Leukocytes (commonly known as white blood cells) act like independent, single-celled organisms and are the second arm of the innate immune system. The innate leukocytes include:

- The professional phagocytes, which generally patrol the body searching for pathogens, but can be called to specific locations by cytokines. Once a pathogen has been engulfed by a phagocyte, it becomes trapped in an intracellular vesicle called a phagosome, which subsequently fuses with a lysosome vesicle to form a phagolysosome. The pathogen is then killed by the activity of digestive enzymes or following a respiratory burst that releases free radicals into the phagolysosome.
  - Macrophages and neutrophils, which travel around the body in pursuit of invading pathogens.
    - Macrophages are cells that reside within tissues and produce an array of chemicals including enzymes, complement proteins, and cytokines. They also rid the body of worn-out cells and other debris and act as antigen-presenting cells that activate the adaptive immune system.
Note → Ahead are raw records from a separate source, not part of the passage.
===== src/rtl/signed_sort4_ctrl.sv =====
// Ascending signed sort of four words via one shared N^V compare unit (optional SORT_EARLY_EXIT_EN).
// Latency: 6 compare steps after the accepting edge (3/5/6 with SORT_EARLY_EXIT_EN), done pulse 1 cycle.
// Backpressure: start is accepted only in IDLE (ready=1); requests while busy/done are dropped.
module signed_sort4_ctrl #(
    parameter int W = 4
) (
    input  logic                clk,
    input  logic                rst_n,
    signed_sort4_ctrl_if.slave  sif
);
    typedef enum logic [1:0] {
        IDLE = 2'd0,
        SORT = 2'd1,
        DONE = 2'd2
    } state_t;

    state_t         state;
    state_t         state_nxt;
    logic [2:0]     step;
    logic [W-1:0]   r     [4];
    logic [W-1:0]   r_nxt [4];
    logic [2:0]     swap_cnt;
    logic [1:0]     j;
    logic [W-1:0]   opa;
    logic [W-1:0]   opb;
    logic [W-1:0]   nb;
    logic           cy;
    logic           c_msb_in;
    logic           c_msb_out;
    logic           lt;
    logic           last_step;
`ifdef SORT_EARLY_EXIT_EN
    logic           pass_swap;
    logic           pass_end;
`endif

    // Bubble schedule: pass 1 = pairs 0,1,2; pass 2 = pairs 0,1; pass 3 = pair 0.
    always_comb begin
        case (step)
            3'd0, 3'd3, 3'd5: j = 2'd0;
            3'd1, 3'd4:       j = 2'd1;
            default:          j = 2'd2;
        endcase
        opa = r[j + 2'd1];
        opb = r[j];
    end

    // a + ~b + 1; only the sign bit and the two top carries are needed for N xor V.
    always_comb begin
        nb = ~opb;
        cy = 1'b1;
        for (int i = 0; i < W - 1; i++) begin
            cy = (opa[i] & nb[i]) | (opa[i] & cy) | (nb[i] & cy);
        end
        c_msb_in  = cy;
        c_msb_out = (opa[W-1] & nb[W-1]) | (opa[W-1] & c_msb_in) | (nb[W-1] & c_msb_in);
        lt        = (opa[W-1] ^ nb[W-1] ^ c_msb_in) ^ (c_msb_out ^ c_msb_in);
    end

    always_comb begin
        for (int i = 0; i < 4; i++) begin
            r_nxt[i] = r[i];
        end
        if (lt) begin
            r_nxt[j]        = opa;
            r_nxt[j + 2'd1] = opb;
        end
    end

    assign last_step = (step == 3'd5);
`ifdef SORT_EARLY_EXIT_EN
    assign pass_end  = (step == 3'd2) || (step == 3'd4);
`endif

    always_ff @(posedge clk or negedge rst_n) begin
        if (!rst_n) begin
            state <= IDLE;
        end else begin
            state <= state_nxt;
        end
    end

    always_comb begin
        state_nxt = state;
        sif.ready = 1'b0;
        sif.busy  = 1'b0;
        sif.done  = 1'b0;
        case (state)
            IDLE: begin
                sif.ready = 1'b1;
                if (sif.start) begin
                    state_nxt = SORT;
                end
            end
            SORT: begin
                sif.busy = 1'b1;
                if (last_step) begin
                    state_nxt = DONE;
                end
`ifdef SORT_EARLY_EXIT_EN
                else if (pass_end && !(pass_swap || lt)) begin
                    state_nxt = DONE;
                end
`endif
            end
            DONE: begin
                sif.done  = 1'b1;
                state_nxt = IDLE;
            end
            default: begin
                state_nxt = IDLE;
            end
        endcase
    end

    always_ff @(posedge clk or negedge rst_n) begin
        if (!rst_n) begin
            step           <= 3'd0;
            swap_cnt       <= 3'd0;
            sif.out_data   <= '0;
            sif.swap_count <= 3'd0;
            for (int i = 0; i < 4; i++) begin
                r[i] <= '0;
            end
`ifdef SORT_EARLY_EXIT_EN
            pass_swap      <= 1'b0;
`endif
        end else begin
            if (state == IDLE && sif.start) begin
                step     <= 3'd0;
                swap_cnt <= 3'd0;
                for (int i = 0; i < 4; i++) begin
                    r[i] <= sif.in_data[i*W +: W];
                end
`ifdef SORT_EARLY_EXIT_EN
                pass_swap <= 1'b0;
`endif
            end else if (state == SORT) begin
                step     <= step + 3'd1;
                swap_cnt <= swap_cnt + {2'b00, lt};
                for (int i = 0; i < 4; i++) begin
                    r[i] <= r_nxt[i];
                end
`ifdef SORT_EARLY_EXIT_EN
                pass_swap <= pass_end ? 1'b0 : (pass_swap | lt);
`endif
                // Latch results on DONE entry, including the swap made this very step.
                if (state_nxt == DONE) begin
                    sif.swap_count <= swap_cnt + {2'b00, lt};
                    for (int i = 0; i < 4; i++) begin
                        sif.out_data[i*W +: W] <= r_nxt[i];
                    end
                end
            end
        end
    end
endmodule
    - Neutrophils are normally found in the bloodstream and are the most abundant type of phagocyte, representing 50% to 60% of total circulating leukocytes. During the acute phase of inflammation, neutrophils migrate toward the site of inflammation in a process called chemotaxis and are usually the first cells to arrive at the scene of infection.
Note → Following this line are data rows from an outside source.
$ cat config.mk
export PLATFORM = sky130hd
export DESIGN_NAME = popcount_seq
export DESIGN_NICKNAME = d
export VERILOG_FILES = /design/src/rtl/popcount_seq.sv
export SDC_FILE = /design/constraint.sdc
export NUM_CORES = 1
export LEC_CHECK = 0
export CORE_UTILIZATION = 40
export CTS_CLUSTER_DIAMETER = 40
export CTS_CLUSTER_SIZE = 30
export DETAILED_ROUTE_END_ITERATION = 16
export GPL_ROUTABILITY_DRIVEN = 0
export PLACE_DENSITY = 0.76
export SLEW_MARGIN = 20
export SYNTH_ARGS = -nofsm -noshare
export SYNTH_HDL_FRONTEND = slang
export SYNTH_SLANG_ARGS = --single-unit
$ cat constraint.sdc
create_clock -name clk -period 6.2 [get_ports clk]
set_clock_uncertainty 0.05 [all_clocks]
set_input_delay 1.24 -clock clk [delete_from_list [all_inputs] [get_ports clk]]
set_output_delay 1.24 -clock clk [all_outputs]
set_load 0.01 [all_outputs]
$ cat src/rtl/popcount_seq.sv
// Multi-cycle population count and bit-set classifier: scans one WIDTH-bit word CHUNK bits per clock.
// Optional FIRST_IDX_EN adds first_idx, the index of the lowest set bit of the captured word.
module popcount_seq #(
  parameter int WIDTH = 32,
  parameter int CHUNK = 8,
  localparam int N  = WIDTH / CHUNK,
  localparam int CW = $clog2(WIDTH + 1),
  localparam int IW = $clog2(WIDTH)
) (
  input  logic             clk,
  input  logic             reset,
  input  logic             start,
  input  logic [WIDTH-1:0] data,
  input  logic [CW-1:0]    k,
  output logic             busy,
  output logic             done,
  output logic [CW-1:0]    count,
  output logic             onehot,
  output logic             zero,
  output logic             match,
  output logic [1:0]       dbg_state
`ifdef FIRST_IDX_EN
  ,output logic [IW-1:0]   first_idx
`endif
);

  localparam int IXW = (N > 1) ? $clog2(N) : 1;

  localparam logic [1:0] S_IDLE = 2'd0;
  localparam logic [1:0] S_RUN  = 2'd1;
  localparam logic [1:0] S_DONE = 2'd2;

  generate
    if (WIDTH < 2 || (WIDTH % CHUNK) != 0) begin : g_bad_params
      $error("popcount_seq: WIDTH must be >= 2 and a multiple of CHUNK");
    end
  endgenerate

  // Handshake: start is only looked at in IDLE; busy covers RUN and DONE, and
  // done is a one-cycle pulse marking the result registers as newly valid.
  logic [1:0]       state;
  logic [WIDTH-1:0] shadow;
  logic [CW-1:0]    ktgt;
  logic [CW-1:0]    acc;
  logic [IXW-1:0]   idx;
  logic [CHUNK-1:0] chunk;
  logic [CW-1:0]    chunk_pop;
  logic [CW-1:0]    sum;
  logic             last;

  always_comb begin
    chunk     = shadow[idx*CHUNK +: CHUNK];
    chunk_pop = '0;
    for (int i = 0; i < CHUNK; i++) begin
      chunk_pop = chunk_pop + CW'(chunk[i]);
    end
    sum  = acc + chunk_pop;
    last = (idx == IXW'(N - 1));
  end

`ifdef FIRST_IDX_EN
  logic          found;
  logic [IW-1:0] fi_acc;
  logic [IW-1:0] low_pos;
  logic [IW-1:0] fi_cand;
  logic [IW-1:0] fi_next;

  // Lowest set bit of the current chunk, offset to its position in the word.
  always_comb begin
    low_pos = '0;
    for (int i = CHUNK - 1; i >= 0; i--) begin
      if (chunk[i]) low_pos = IW'(i);
    end
    fi_cand = IW'(int'(idx) * CHUNK) + low_pos;
    fi_next = found ? fi_acc : ((|chunk) ? fi_cand : '0);
  end
`endif

  always_ff @(posedge clk or posedge reset) begin
    if (reset) begin
      state  <= S_IDLE;
      shadow <= '0;
      ktgt   <= '0;
      acc    <= '0;
      idx    <= '0;
      count  <= '0;
      onehot <= 1'b0;
      zero   <= 1'b0;
      match  <= 1'b0;
`ifdef FIRST_IDX_EN
      found     <= 1'b0;
      fi_acc    <= '0;
      first_idx <= '0;
`endif
    end else begin
      case (state)
        S_IDLE: begin
          if (start) begin
            shadow <= data;
            ktgt   <= k;
            acc    <= '0;
            idx    <= '0;
`ifdef FIRST_IDX_EN
            found  <= 1'b0;
            fi_acc <= '0;
`endif
            state  <= S_RUN;
          end
        end
        S_RUN: begin
          acc <= sum;
          idx <= idx + 1'b1;
`ifdef FIRST_IDX_EN
          if (!found && (|chunk)) begin
            found  <= 1'b1;
            fi_acc <= fi_cand;
          end
`endif
          // The final chunk's sum goes straight to the result registers.
          if (last) begin
            count  <= sum;
            onehot <= (sum == CW'(1));
            zero   <= (sum == '0);
            match  <= (sum == ktgt);
`ifdef FIRST_IDX_EN
            first_idx <= fi_next;
`endif
            state  <= S_DONE;
          end
        end
        S_DONE:  state <= S_IDLE;
        default: state <= S_IDLE;
      endcase
    end
  end

  assign busy      = (state != S_IDLE);
  assign done      = (state == S_DONE);
  assign dbg_state = state;

endmodule
==> flow_summary_export.csv <==
group,metric,value,unit
place,place_hpwl,3880,microns
worst_hold_path,hp-class,"flip-flop to flip-flop",
global_route,grt.overflow.total,0,
clock_tree,htree_levels,3,
synth,syn_area_per_cell,9.43,sq um
floorplanning,ios,54,
timing,setup_tns,0,ns
route,drt_first_iter_violations,76,
global_route,track_usage,16.9,%
timing,period_share,74.7,%
route,wl_per_cell,12.1,microns
worst_setup_path,crit_slowest_cell,"dfrtp_1",
clock_tree,clkSinkCount,57,
flow_run,cap_violations,0,
floorplanning,start_util,41.4,%
final_layout,drive_gt1_share,8.47,%
synth,synthCells,298,
worst_setup_path,critPathCaptureType,"flip-flop",
worst_setup_path,crit_type,"flip-flop to flip-flop",
worst_setup_path,cp.arrival,4.82,ns
worst_setup_path,crit_required,6.38,ns
worst_setup_path,slowest_delay,0.65,ns
route,vias,2078,
global_route,antenna_found_initial,0,
floorplanning,rows,30,
floorplanning,chipWidth,85.8,microns
clock_tree,cts_post_setup_buffers_inserted,0,
timing,fin_ws,1.57,ns
final_layout,finish.net_count,403,
synth,yosysWarningCount,0,
timing,max_freq,0.216,GHz
clock_tree,clockBufferDepth,2,
clock_tree,cts_buffers,9,
synth,seq_area_frac_synth,50.7,%
floorplanning,die_h,85.8,microns
worst_setup_path,start_kind,"flip-flop",
place,preCtsSetupSlack,1.55,ns
floorplanning,core,6790,sq um
synth,synthArstFlopShare,100,%
timing,slew_violations,0,
synth,synth_ff_type,"dfrtp_1",
synth,synth.top_cell.area_share,50.7,%
worst_setup_path,crit_top_cell,"fa_1",
timing,worstMarginPinSlew,0.693,ns
timing,rsz0062_at_grt,"no",
clock_tree,root_buffer,"clkbuf_8",
synth,synth_area_leaders,"dfrtp_1 (51%), nand2_1 (17%), mux4_2 (6.4%)",
floorplanning,fp.dieArea,7370,sq um
synth,synthTopCellsByCount,"nand2_1 (124), dfrtp_1 (57), inv_1 (20)",
worst_setup_path,cpLargestDelayFamily,"adder cells",
synth,synth_most_common_cell,"nand2_1",
route,drc_errors,0,
route,drtAntennaViolNets,0,
outcome,outcome,"complete, no violations",
synth,synthesis.nets,351,
route,totalWireLength,5430,microns
global_route,grt_max_degree,58,
final_layout,diodes,0,
final_layout,synthToLayoutAreaGrowth,28.3,%
global_route,grt_pass1_wl,9500,microns
synth,synth_area,2810,sq um
worst_setup_path,path_cells,"mux4_2, inv_1, fa_1, inv_1, fa_1, inv_1, fa_1, fa_1, fa_1, nor2b_1, o21ai_0, and3_1, o2111a_1, a31o_1",
synth,synth_top_area_cell,"dfrtp_1",
worst_setup_path,crit_buf_inv,3,
clock_tree,clock_latency,0.34,ns
clock_tree,cts_tree,"yes",
place,io_buffers,53,
timing,slew_headroom,53.8,%
synth,ys_ff_latch,57,
clock_tree,holdBufCountCts,0,
worst_setup_path,crit_fanout,11,
worst_setup_path,rrSetupSlack,1.57,ns
clock_tree,clk_pin_slew,0.06,ns
clock_tree,ctsResizeCount,0,
global_route,grt_pass1_vias,2077,
route,vias_per_cell,4.62,
synth,synthDistinctLibCells,31,
route,first_pass_iters,4,
timing,period_minus_slack,4.63,ns
timing,setup_viol,0,
timing,final-hold-violation-count,0,
synth,synth_edf_count,0,
==> layout by cell type, fill, tap and decap left out <==
cell | Yosys | final
nand2_1 | 124 | 124
dfrtp_1 | 57 | 57
clkdlybuf4s50_1 | 0 | 53
inv_1 | 20 | 19
o21ai_0 | 16 | 16
clkbuf_8 | 0 | 11
nand3_1 | 8 | 8
mux4_2 | 8 | 8
xnor2_1 | 7 | 7
ha_1 | 7 | 7
xor2_1 | 5 | 5
fa_1 | 5 | 5
nor2_1 | 4 | 4
a21oi_1 | 4 | 4
and2_1 | 3 | 3
buf_4 | 0 | 3
a31o_1 | 2 | 2
clkinv_2 | 0 | 2
nand2b_4 | 1 | 1
or2_1 | 1 | 1
nor2b_1 | 1 | 1
and3_1 | 1 | 1
or2_2 | 1 | 1
clkinv_4 | 1 | 1
and2_4 | 1 | 1
and2b_1 | 1 | 1
inv_2 | 0 | 1
o22ai_1 | 1 | 1
a22o_1 | 1 | 1
nor4_1 | 1 | 1
a32o_1 | 1 | 1
o2111a_1 | 1 | 1
clkbuf_1 | 8 | 1
bufinv_16 | 0 | 1
==> cell families after synthesis <==
kind of cell    count (synthesis)  share of synthesized area (%)
simple gates                  147                           21.4
flops                          57                           50.7
buf+inv                        36                           5.61
compound gates                 26                           5.47
xor+xnor                       12                           3.74
fa+ha+maj                      12                           6.68
mux                             8                           6.41
==> area by class of cell <==
class	instances	area [sq um]
inverters	21	83.8
fillers	636	3190
multi-input cells	205	1230
repair buffers	56	553
flip-flops and latches	57	1430
well taps	96	120
clock inverters	3	40.0
clock buffers	12	155
==> path summary, 6_finish.rpt <==
kind                       cells past startpoint  startpoint         end
max reg2reg                                   14      idx[0]        zero
max in group asynchronous                      3       reset      acc[3]
min                                            2  shadow[22]  shadow[22]
min in group asynchronous                      3       reset  shadow[13]
min reg2reg                                    2  shadow[22]  shadow[22]
max                                           14      idx[0]        zero
==> metal layers <==
| metal | wire [microns] | track usage [%] | vias to the layer above |
|---|---|---|---|
| met5 | 0 | 0 | - |
| met4 | 120 | 8.64 | 0 |
| met3 | 218 | 4.43 | 11 |
| met2 | 2610 | 26.2 | 45 |
| met1 | 2480 | 22.1 | 972 |
| li1 | - | - | 1050 |
==> worst register-to-register path, delay by kind of cell, from the launching register on <==
family / cells / cell delay [ns]
simple gates: 2 / 0.34
flops: 1 / 0.65
mux: 1 / 0.30
compound gates: 3 / 0.60
buf+inv: 3 / 0.15
fa+ha+maj: 5 / 2.42
==> through the flow <==
stage               hold WS, ns  cells  utilization (%)  area (sq um)
floorplan                 0.390    298                -          2810
global placement          0.405    435             50.2          3410
detailed placement        0.414    435             50.2          3410
CTS                       0.429    450             53.1          3610
global route              0.450    450             53.1          3610
finish                    0.428    450             53.1          3610
==> state kept, by name (all words and copies together), names as in the netlist <==
signal / cells
shadow: 32
acc: 6
count: 6
ktgt: 6
dbg_state: 2
idx: 2
match: 1
onehot: 1
zero: 1
Power is not shown: default switching activity piles up to over one toggle a cycle in this logic, so the estimate is an artifact.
  - Dendritic cells are phagocytes in tissues that are in contact with the external environment, located mainly in the skin, nose, lungs, stomach, and intestines. Dendritic cells are a link between bodily tissues and the innate and adaptive immune systems, as they present antigens to T cells.
- Granulocytes (i.e. leukocytes with specific granules), which include the neutrophils, innate lymphoid cells, mast cells, eosinophils, and basophils.
  - Innate lymphoid cells (ILCs) derived from common lymphoid progenitor and belong to the lymphoid lineage.
  - Mast cells reside in connective tissues and mucous membranes and regulate the inflammatory response. They are most often associated with allergy and anaphylaxis.
  - Basophils and eosinophils are related to neutrophils. They secrete chemical mediators that are involved in defending against parasites and play a role in allergic reactions, such as asthma.
- Natural killer cells (NK cells) do not directly attack invading microbes but destroy compromised host cells, such as tumor cells or virus-infected cells. NK cells recognise such cells by a condition known as "missing self", which involves low levels of a cell-surface marker called MHC I (major histocompatibility complex)—a situation that can arise in viral infection. Normal body cells are not recognized and attacked by NK cells because they express intact self MHC antigens, which inhibit NK cell activity.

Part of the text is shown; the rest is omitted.